But Purple - the OP has always allowed the DD to have her birthday celebration without her dad there ! The OP is equally to fault here, she has say "yes" to parties/trips out without her DH for the DD's birthday since her DD was a little girl. The OP's DH hasn't complained or acted like this is wrong. They have both created a situation where the 'norm' for this family is the Dad to miss birthday celebrations !

At 15 the DD shouldn't be held accountable for the decisions her parents took about how to celebrate her birthday throughout her childhood. It's not the child's fault the parents thought it was OK for the Dad to not be there.

The OP is now belatedly realising that 'normal families' don't do this - and as such she's helped create a situation where the Dad doesn't join in celebrating his children's birthdays, yet expects them to celebrate his.

LedaP · 07/06/2017 19:18

fatdogs the Ops husband isnt an alcholic and doesnt have any sort of disease.

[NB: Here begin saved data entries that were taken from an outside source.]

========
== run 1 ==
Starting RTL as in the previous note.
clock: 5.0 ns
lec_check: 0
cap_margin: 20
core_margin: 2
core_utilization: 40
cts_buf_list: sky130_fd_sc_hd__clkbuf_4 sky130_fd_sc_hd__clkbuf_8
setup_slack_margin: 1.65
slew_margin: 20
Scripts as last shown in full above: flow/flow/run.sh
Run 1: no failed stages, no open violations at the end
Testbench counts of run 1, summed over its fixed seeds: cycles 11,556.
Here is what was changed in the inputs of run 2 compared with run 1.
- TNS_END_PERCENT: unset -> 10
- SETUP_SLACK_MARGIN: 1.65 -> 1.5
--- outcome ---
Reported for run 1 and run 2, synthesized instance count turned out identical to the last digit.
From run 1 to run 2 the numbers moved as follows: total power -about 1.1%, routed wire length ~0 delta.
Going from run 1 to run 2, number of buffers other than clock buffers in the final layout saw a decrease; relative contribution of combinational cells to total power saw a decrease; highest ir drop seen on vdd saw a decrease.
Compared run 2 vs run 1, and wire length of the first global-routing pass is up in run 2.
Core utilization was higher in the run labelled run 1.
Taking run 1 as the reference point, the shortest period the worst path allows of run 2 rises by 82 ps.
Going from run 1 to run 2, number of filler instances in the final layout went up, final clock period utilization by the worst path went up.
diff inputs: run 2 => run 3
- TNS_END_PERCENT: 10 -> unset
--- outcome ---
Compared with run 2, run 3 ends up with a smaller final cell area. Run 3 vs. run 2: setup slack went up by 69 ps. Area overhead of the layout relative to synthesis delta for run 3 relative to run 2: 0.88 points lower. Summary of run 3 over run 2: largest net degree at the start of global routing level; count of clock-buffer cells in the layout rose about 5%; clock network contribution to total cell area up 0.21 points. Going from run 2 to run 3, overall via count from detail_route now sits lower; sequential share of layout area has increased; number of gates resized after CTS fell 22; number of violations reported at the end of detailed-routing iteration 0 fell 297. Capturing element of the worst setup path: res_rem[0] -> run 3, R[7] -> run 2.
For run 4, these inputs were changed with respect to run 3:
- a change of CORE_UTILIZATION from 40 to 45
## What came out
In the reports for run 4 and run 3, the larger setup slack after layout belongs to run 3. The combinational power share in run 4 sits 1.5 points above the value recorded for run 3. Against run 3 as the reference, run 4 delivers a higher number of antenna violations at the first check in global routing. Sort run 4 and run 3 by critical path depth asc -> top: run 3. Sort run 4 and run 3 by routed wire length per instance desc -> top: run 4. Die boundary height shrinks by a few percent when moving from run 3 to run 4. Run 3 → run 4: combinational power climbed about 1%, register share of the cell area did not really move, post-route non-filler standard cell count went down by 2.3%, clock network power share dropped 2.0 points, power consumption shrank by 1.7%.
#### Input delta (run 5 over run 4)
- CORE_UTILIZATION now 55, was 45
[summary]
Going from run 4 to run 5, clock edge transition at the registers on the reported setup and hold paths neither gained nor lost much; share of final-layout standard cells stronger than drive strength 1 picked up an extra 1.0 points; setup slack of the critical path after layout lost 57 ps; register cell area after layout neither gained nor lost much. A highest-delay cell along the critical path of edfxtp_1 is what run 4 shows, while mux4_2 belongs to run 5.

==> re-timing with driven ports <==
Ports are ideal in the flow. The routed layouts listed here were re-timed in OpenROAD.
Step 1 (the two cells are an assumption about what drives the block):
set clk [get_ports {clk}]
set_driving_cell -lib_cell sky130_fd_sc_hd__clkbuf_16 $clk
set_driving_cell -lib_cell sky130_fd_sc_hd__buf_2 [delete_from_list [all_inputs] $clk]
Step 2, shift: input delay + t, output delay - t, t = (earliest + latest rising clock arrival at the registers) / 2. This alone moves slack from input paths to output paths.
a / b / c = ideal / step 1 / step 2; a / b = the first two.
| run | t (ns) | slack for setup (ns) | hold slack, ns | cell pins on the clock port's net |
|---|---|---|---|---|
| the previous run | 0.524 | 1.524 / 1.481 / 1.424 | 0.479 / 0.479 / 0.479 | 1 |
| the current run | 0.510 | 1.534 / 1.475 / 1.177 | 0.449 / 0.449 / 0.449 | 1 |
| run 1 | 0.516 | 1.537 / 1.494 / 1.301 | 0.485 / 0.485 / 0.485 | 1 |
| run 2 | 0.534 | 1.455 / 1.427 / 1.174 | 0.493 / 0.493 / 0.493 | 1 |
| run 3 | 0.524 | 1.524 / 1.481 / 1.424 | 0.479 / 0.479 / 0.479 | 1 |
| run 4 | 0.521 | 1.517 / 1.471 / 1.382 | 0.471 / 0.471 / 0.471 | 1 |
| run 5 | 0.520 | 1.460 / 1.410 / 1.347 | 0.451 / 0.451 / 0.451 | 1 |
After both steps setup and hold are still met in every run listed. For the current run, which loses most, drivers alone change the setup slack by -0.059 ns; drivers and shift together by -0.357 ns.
Context: an optimization exercise on an open-source flow, tuned for small area, a short achievable clock period and few clock cycles per item. The choices shown serve that exercise and are no tape-out recipe. At most, simulation tests tie the RTL to the original design; equivalence was not proved. No functional check of the RTL was part of runs 1 and 2. No activity file was given, so power comes from the tool's default toggle rates.

==> design/flow/design.v <==
module emrka_top (
    input  wire        clk,
    input  wire        rst_n,
    input  wire        sel,
    input  wire        wr,
    input  wire [4:0]  addr,
    input  wire [1:0]  size,
    input  wire [31:0] wdata,
    output reg  [31:0] rdata,
    output reg         err
);
    localparam [2:0] R_KEY_LO  = 3'd0,
                     R_KEY_HI  = 3'd1,
                     R_DIN_LO  = 3'd2,
                     R_DIN_HI  = 3'd3,
                     R_DOUT_LO = 3'd4,
                     R_DOUT_HI = 3'd5,
                     R_CTRL    = 3'd6,
                     R_STATUS  = 3'd7;
    reg [63:0] key_q;
    reg [63:0] din_q;
    reg [63:0] dout_q;    
    reg        dv_q;      
    reg        busy_q;
    reg        done_q;
    reg        err_cmd_q;
    reg        err_busy_q;
    reg [31:0] h_q;
    reg [31:0] l_q;       
    reg [5:0]  i_q;       
    reg [4:0]  p_q;       
    reg        mode_q;    
    wire       admit  = (size == 2'b10) && (addr[1:0] == 2'b00);
    wire [2:0] reg_ix = addr[4:2];
    wire       do_wr  = sel && admit &&  wr;
    wire wr_droppable = (reg_ix != R_DOUT_LO) && (reg_ix != R_DOUT_HI) &&
                        (reg_ix != R_STATUS);
    wire busy_drop = do_wr && busy_q && wr_droppable;
    wire wr_ok     = do_wr && !busy_q;
    wire cmd_hi0   = (wdata[31:2] == 30'd0);
    wire cmd_write = wr_ok && (reg_ix == R_CTRL);
    wire start     = cmd_write && cmd_hi0 && (wdata[1] ^ wdata[0]);
    wire cmd_bad   = cmd_write && !(cmd_hi0 && !(wdata[1] && wdata[0]));
    wire st_write  = do_wr && (reg_ix == R_STATUS);
    wire       rd_ok  = sel && !wr && admit;
    wire       s_dl   = (reg_ix == R_DIN_LO);
    wire       s_dh   = (reg_ix == R_DIN_HI);
    wire       s_ol   = (reg_ix == R_DOUT_LO) && dv_q;
    wire       s_oh   = (reg_ix == R_DOUT_HI) && dv_q;
    wire       s_st   = (reg_ix == R_STATUS);
    wire [31:0] rsel  = ({32{s_dl}} & din_q[31:0])
                      | ({32{s_dh}} & din_q[63:32])
                      | ({32{s_ol}} & dout_q[31:0])
                      | ({32{s_oh}} & dout_q[63:32])
                      | ({32{s_st}} & {28'd0, err_busy_q, err_cmd_q, done_q, busy_q});
    always @(*) begin
        rdata = {32{rd_ok}} & rsel;
        err   = sel && !admit;
    end
    wire [4:0]  p   = p_q;
    wire [2:0]  ri  = i_q[2:0];                   
    wire [31:0] la  = l_q + {27'd0, p};           
    wire [31:0] pz  = {27'd0, p};
    wire [31:0] cs  = h_q ^ l_q ^ pz;
    wire [31:0] cc  = (h_q & l_q) | (h_q & pz) | (l_q & pz);
    wire [31:0] hn  = cs + {cc[30:0], 1'b0};
    reg  [31:0] lr;                               
    always @(*) begin
        case (ri)
            3'd0: lr = {la[30:0], la[31]};        
            3'd1: lr = {la[2:0],  la[31:3]};      
            3'd2: lr = {la[27:0], la[31:28]};     
            3'd3: lr = {la[23:0], la[31:24]};     
            3'd4: lr = {la[14:0], la[31:15]};     
            3'd5: lr = {la[19:0], la[31:20]};     
            3'd6: lr = {la[28:0], la[31:29]};     
            default: lr = {la[17:0], la[31:18]};  
        endcase
    end
    wire [31:0] xn  = lr ^ hn;                    
    wire        k_use   = busy_q ? mode_q : wdata[1];
    wire [63:0] k_eff   = k_use ? key_q : 64'd0;
    wire [63:0] t_start = din_q ^ k_eff;
    wire        fin     = i_q[5];
    wire [31:0] wd_r  = wdata & {32{rst_n}};
    wire        we_kl = !rst_n || (wr_ok && reg_ix == R_KEY_LO);
    wire        we_kh = !rst_n || (wr_ok && reg_ix == R_KEY_HI);
    wire        we_dl = !rst_n || (wr_ok && reg_ix == R_DIN_LO);
    wire        we_dh = !rst_n || (wr_ok && reg_ix == R_DIN_HI);
    wire [63:0] res   = {h_q, la} ^ k_eff;
    always @(posedge clk) begin
        if (we_kl) key_q[31:0]  <= wd_r;
        if (we_kh) key_q[63:32] <= wd_r;
        if (we_dl) din_q[31:0]  <= wd_r;
        if (we_dh) din_q[63:32] <= wd_r;
        if (busy_q && fin) dout_q <= res;
    end
    always @(posedge clk) begin
        if (!rst_n) begin
            busy_q     <= 1'b0;
            done_q     <= 1'b0;
            dv_q       <= 1'b0;
            err_cmd_q  <= 1'b0;
            err_busy_q <= 1'b0;
        end else begin
            if (busy_drop)
                err_busy_q <= 1'b1;
            if (cmd_bad)
                err_cmd_q <= 1'b1;
            if (st_write) begin
                if (wdata[1]) done_q     <= 1'b0;
                if (wdata[2]) err_cmd_q  <= 1'b0;
                if (wdata[3]) err_busy_q <= 1'b0;
            end
            if (start) begin
                busy_q <= 1'b1;
                done_q <= 1'b0;
            end
            if (busy_q && fin) begin
                dv_q   <= 1'b1;
                busy_q <= 1'b0;
                done_q <= 1'b1;
            end
        end
    end
    always @(posedge clk) begin
        if (!busy_q) begin
            h_q     <= t_start[63:32];
            l_q     <= t_start[31:0];
            i_q     <= 6'd0;
            p_q     <= 5'd0;
            mode_q  <= wdata[1];
        end else begin
            h_q     <= hn;
            l_q     <= xn;
            i_q     <= i_q + 6'd1;
            p_q     <= i_q[4:0];
        end
    end
endmodule
==> design/flow/run.sh <==
#!/bin/bash
# synth_recipe.tcl (not shown) runs the flow's synth.tcl, then flattens the netlist and writes it again
# the make line also repeats each setting of config.mk as NAME=value (left out here)
make -C /OpenROAD-flow-scripts/flow DESIGN_CONFIG=/design/flow/config.mk WORK_HOME=/design/flow/orfs CLKGATE_MAP_FILE= SYNTH_SCRIPT=/design/flow/synth_recipe.tcl finish
==> design/flow/config.mk <==
export PLATFORM = sky130hd
export DESIGN_NAME = emrka_top
export DESIGN_NICKNAME = emrka_top
export VERILOG_FILES = /design/flow/design.v
export SDC_FILE = /design/flow/constraint.sdc
export NUM_CORES = 4
export LEC_CHECK = 0
export ABC_CLOCK_PERIOD_IN_PS = 3000
export CAP_MARGIN = 20
export CORE_MARGIN = 2
export CORE_UTILIZATION = 40
export PLACE_DENSITY = 0.6
export SETUP_SLACK_MARGIN = 2.4
export SLEW_MARGIN = 20
==> design/flow/constraint.sdc <==
create_clock -name core_clock -period 5.5 [get_ports {clk}]
set_input_delay 1.1000 -clock core_clock [delete_from_list [all_inputs] [get_ports {clk}]]
set_output_delay 1.1000 -clock core_clock [all_outputs]
set_load 0.01 [all_outputs]
==> results of run 1 <==
[path summary, 6_finish.rpt]
check	from	slack (ns)	end
setup / recovery	addr[4]	1.96	rdata[24]
hold / removal	err_busy_q	0.50	err_busy_q
setup reg to reg	l_q[1]	1.99	l_q[17]
hold reg to reg	err_busy_q	0.50	err_busy_q
[final cells by class]
type                       instances  area share (%)
clock buffer                      44            4.00
multi-input combinational       1155            45.5
inverter                          22           0.382
clock inverter                    12           0.353
timing repair buffer             253            12.4
tap                              525            3.04
sequential                       273            34.3
[per-layer routing]
metal  global-route usage, %  up-vias  share of wire [%]
li1                        -     6105                  -
met2                    44.3      663                 46
met4                    12.1        0                5.5
met3                    4.97      189                7.8
met5                       0        -                  0
met1                    35.4     6716                 41
[cell usage in the layout, fill, tap and decap left out, types with 19 or more instances in the layout]
master / instances
sky130_fd_sc_hd__clkbuf_16: 33
sky130_fd_sc_hd__o21ai_0: 53
sky130_fd_sc_hd__a22oi_2: 64
sky130_fd_sc_hd__buf_4: 98
sky130_fd_sc_hd__clkdlybuf4s50_1: 32
sky130_fd_sc_hd__a21oi_1: 69
sky130_fd_sc_hd__xor2_1: 51
sky130_fd_sc_hd__a21oi_2: 37
sky130_fd_sc_hd__buf_6: 40
sky130_fd_sc_hd__xnor2_1: 142
sky130_fd_sc_hd__buf_12: 26
sky130_fd_sc_hd__buf_2: 36
sky130_fd_sc_hd__nand3_1: 20
sky130_fd_sc_hd__a221oi_2: 19
sky130_fd_sc_hd__ha_1: 59
sky130_fd_sc_hd__nor2_1: 88
sky130_fd_sc_hd__and2_1: 46
sky130_fd_sc_hd__dfxtp_1: 66
sky130_fd_sc_hd__nand2_1: 163
sky130_fd_sc_hd__edfxtp_1: 192
[worst register-to-register path, cell delays in order, from the launching register on]
cell                       delay, ns
sky130_fd_sc_hd__dfxtp_4        0.35
sky130_fd_sc_hd__fa_1           0.52
sky130_fd_sc_hd__ha_4           0.20
sky130_fd_sc_hd__fa_2           0.40
sky130_fd_sc_hd__a211oi_4       0.25
sky130_fd_sc_hd__o211ai_1       0.14
sky130_fd_sc_hd__buf_4          0.17
sky130_fd_sc_hd__buf_6          0.12
sky130_fd_sc_hd__a41oi_4        0.32
sky130_fd_sc_hd__buf_6          0.16
sky130_fd_sc_hd__o21ai_4        0.07
sky130_fd_sc_hd__a31oi_4        0.17
sky130_fd_sc_hd__xor2_2         0.19
sky130_fd_sc_hd__xnor2_1        0.09
sky130_fd_sc_hd__mux2_2         0.26
[cells in the mapped netlist (49+ instances only)]
| master | number |
|---|---|
| sky130_fd_sc_hd__nand2_1 | 167 |
| sky130_fd_sc_hd__a22oi_1 | 75 |
| sky130_fd_sc_hd__and2_1 | 49 |
| sky130_fd_sc_hd__xnor2_1 | 157 |
| sky130_fd_sc_hd__xor2_1 | 63 |
| sky130_fd_sc_hd__dfxtp_1 | 81 |
| sky130_fd_sc_hd__a21oi_1 | 109 |
| sky130_fd_sc_hd__clkbuf_1 | 63 |
| sky130_fd_sc_hd__nor2_1 | 93 |
| sky130_fd_sc_hd__o21ai_0 | 70 |
| sky130_fd_sc_hd__ha_1 | 67 |
| sky130_fd_sc_hd__edfxtp_1 | 192 |
[power by group]
| part | leakage [nW] | switching (mW) | internal (mW) |
|---|---|---|---|
| clock | 0.455 | 0.837 | 1.09 |
| combinational | 4.74 | 1.31 | 1.07 |
| sequential | 2.49 | 0.153 | 2.39 |
| total | 7.68 | 2.30 | 4.54 |
[registers in the layout (all words and copies together), names as in the netlist]
| name | flops |
|---|---|
| dout_q | 64 |
| l_q | 32 |
| p_q | 5 |
| dv_q | 1 |
| mode_q | 1 |
| busy_q | 1 |
| key_q | 64 |
| h_q | 32 |
| err_busy_q | 1 |
| err_cmd_q | 1 |
| done_q | 1 |
| din_q | 64 |
| i_q | 6 |
[through the flow]
step                      power, mW  utilization [%]  hold WS (ns)  area (um2)
final                          6.84             54.6         0.499       21600
after global routing           7.11             54.6         0.527       21600
after CTS                      6.55             52.5         0.494       20800
after detailed placement       4.31             44.7         0.477       17700
after global placement         4.28             44.7         0.468       17700
after floorplan                3.81                -         0.452       16500
[logic make-up (layout without fill, tap and decap cells)]
family / after synthesis / in the layout
AO/OA/AOI/OAI: 418 / 419
XOR/XNOR: 225 / 225
adder cells (fa/ha/maj): 74 / 74
buffers and inverters: 108 / 331
flip-flops: 273 / 273
multiplexers: 18 / 18
AND/OR/NAND/NOR: 417 / 419
[timing repair]
| item | CTS | global route |
|---|---|---|
| cloned | 14 | 4 |
| resized for setup | 379 | 103 |
| pin swaps | 120 | 98 |
| setup endpoints to repair | 94 | 136 |
| buffers inserted | 98 | 27 |
Context: an optimization exercise on an open-source flow, tuned for small area, a short achievable clock period and few clock cycles per item. The choices shown serve that exercise and are no tape-out recipe. Where RTL was checked, it was by simulation tests only, not by an equivalence proof against the original. No functional check of the RTL was part of run 6. Power is estimated from default activity; no workload was simulated.

==> flow/design.v (outline; a module is shown in full before it is edited, if it fits) <==
// module sa_coef_rom: 43 lines
// module sa_transform: 163 lines
// module sa_lane: 130 lines
// module sa_sq1: 378 lines
// module sa_sq2: 124 lines
module sa_transform (
    input  wire        clk,
    input  wire        rst,           
    input  wire        in_valid,
    output wire        in_ready,
    input  wire [7:0]  in_sample,     
    output wire        out_valid,
    input  wire        out_ready,
    output wire [2:0]  out_bar,
    output wire [33:0] out_mag
);
  // ...
==> flow/run.sh <==
#!/bin/bash
# synth_recipe.tcl (not shown) runs the flow's synth.tcl, then flattens the netlist and writes it again
# the make line also repeats each setting of config.mk as NAME=value (left out here)
make -C /OpenROAD-flow-scripts/flow DESIGN_CONFIG=/design/flow/config.mk WORK_HOME=/design/flow/orfs CLKGATE_MAP_FILE= SYNTH_SCRIPT=/design/flow/synth_recipe.tcl finish
==> flow/config.mk <==
export PLATFORM = sky130hd
export DESIGN_NAME = sa_transform
export DESIGN_NICKNAME = sa_transform
export VERILOG_FILES = /design/flow/design.v
export SDC_FILE = /design/flow/constraint.sdc
export NUM_CORES = 4
export LEC_CHECK = 0
export CAP_MARGIN = 20
export CORE_MARGIN = 2
export CORE_UTILIZATION = 40
export PLACE_DENSITY = 0.6
export SLEW_MARGIN = 20
export SYNTH_MEMORY_MAX_BITS = 16384
==> flow/constraint.sdc <==
create_clock -name core_clock -period 10.0 [get_ports {clk}]
set_input_delay 2.0000 -clock core_clock [delete_from_list [all_inputs] [get_ports {clk}]]
set_output_delay 2.0000 -clock core_clock [all_outputs]
set_load 0.01 [all_outputs]
Background: an optimization exercise with open tools, aiming at small area, a short achievable clock period and few clock cycles per item. Do not read the settings as production practice.
In this exercise RTL edits were held to simulation tests only and were not proved equivalent to the original.
Power figures rest on the tool's default switching activity, not on a simulated workload.

==> design/flow/flow/run.sh <==
#!/bin/bash
# The standard layout with two changes: a small fast buffer (buf_2) on each
# input and output port in place of ORFS's default choice, and repair_timing
# aiming for more setup slack than zero. Each ORFS step logs to orfs/logs/;
# the make output goes to standard_flow.log.
set -euo pipefail
cat >> config.mk <<'EOC'
export BUFFER_PORTS_ARGS = -buffer_cell sky130_fd_sc_hd__buf_2
export SETUP_SLACK_MARGIN = 8.7
EOC
bash standard.sh > standard_flow.log 2>&1
==> design/flow/standard.sh <==
#!/bin/bash
# synth_recipe.tcl (not shown) runs the flow's synth.tcl, then flattens the netlist and writes it again
# the make line also repeats each setting of config.mk as NAME=value (left out here)
make -C /OpenROAD-flow-scripts/flow DESIGN_CONFIG=/design/flow/config.mk WORK_HOME=/design/flow/orfs CLKGATE_MAP_FILE= SYNTH_SCRIPT=/design/flow/synth_recipe.tcl "${@:-finish}"
==> design/flow/config.mk <==
export PLATFORM = sky130hd
export DESIGN_NAME = pcmq
export DESIGN_NICKNAME = pcmq
export VERILOG_FILES = /design/flow/design.v
export SDC_FILE = /design/flow/constraint.sdc
export NUM_CORES = 4
export LEC_CHECK = 0
export ABC_AREA = 1
export CAP_MARGIN = 20
export CORE_MARGIN = 2
export CORE_UTILIZATION = 45
export SLEW_MARGIN = 20
export BUFFER_PORTS_ARGS = -buffer_cell sky130_fd_sc_hd__buf_2
export SETUP_SLACK_MARGIN = 8.7
==> design/flow/constraint.sdc <==
create_clock -name core_clock -period 16.0 [get_ports {clk}]
set_input_delay 3.2000 -clock core_clock [delete_from_list [all_inputs] [get_ports {clk}]]
set_output_delay 3.2000 -clock core_clock [all_outputs]
set_load 0.01 [all_outputs]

I am sorry you have regrets over your dad. But not everyones situation is like yours.

fatdogs · 07/06/2017 19:19

I don't think so. I think some minor need to be disciplined and taught respect the hard way. But it is illegal here and so i respect those rules.

HunterHearstHelmsley · 07/06/2017 19:20

I think she's being totally unreasonable. My Dad missed pretty much all my birthdays as a child. It did make me feel a bit meh at the time but now I realise he was working to keep a roof over our heads.

I'd feel awful if I was so fucking ungrateful that I refused to do something for his birthday because of that. If my child did that to me at that age I would consider not paying for anything not necessary for a time. It's obviously not appreciated.

greeeen · 07/06/2017 19:20

I agree with your DD on this.

fatdogs · 07/06/2017 19:23

@leda no OP husband is not an alcoholic. Which means he is actually missing those birthdays or attending them later than preferred by miss princess becuase he was actually using is time constructively by working. So that's a much better reason than being drunk in my book. Also it is ridiculous to hold his 2 incidences of leisure against him. What has society become that parents are sales to their children and have to account for any time which they take on their own? Where parents are held to ransom by their own children? What kind of self centred spoiled children are people breeding these days?

InvisibleKittenAttack · 07/06/2017 19:23

to clarify, it would be more 'normal' for a family breakfast or birthday 'tea' on the day, then a party/trip out on the weekend when the Dad isn't working and both parents could attend.

The OP arranging stuff when her DH couldn't go, she's created the situation where "dad doesn't bother with our birthdays."

It's not just a case of "who IBU, DD or DH?" but also the OP.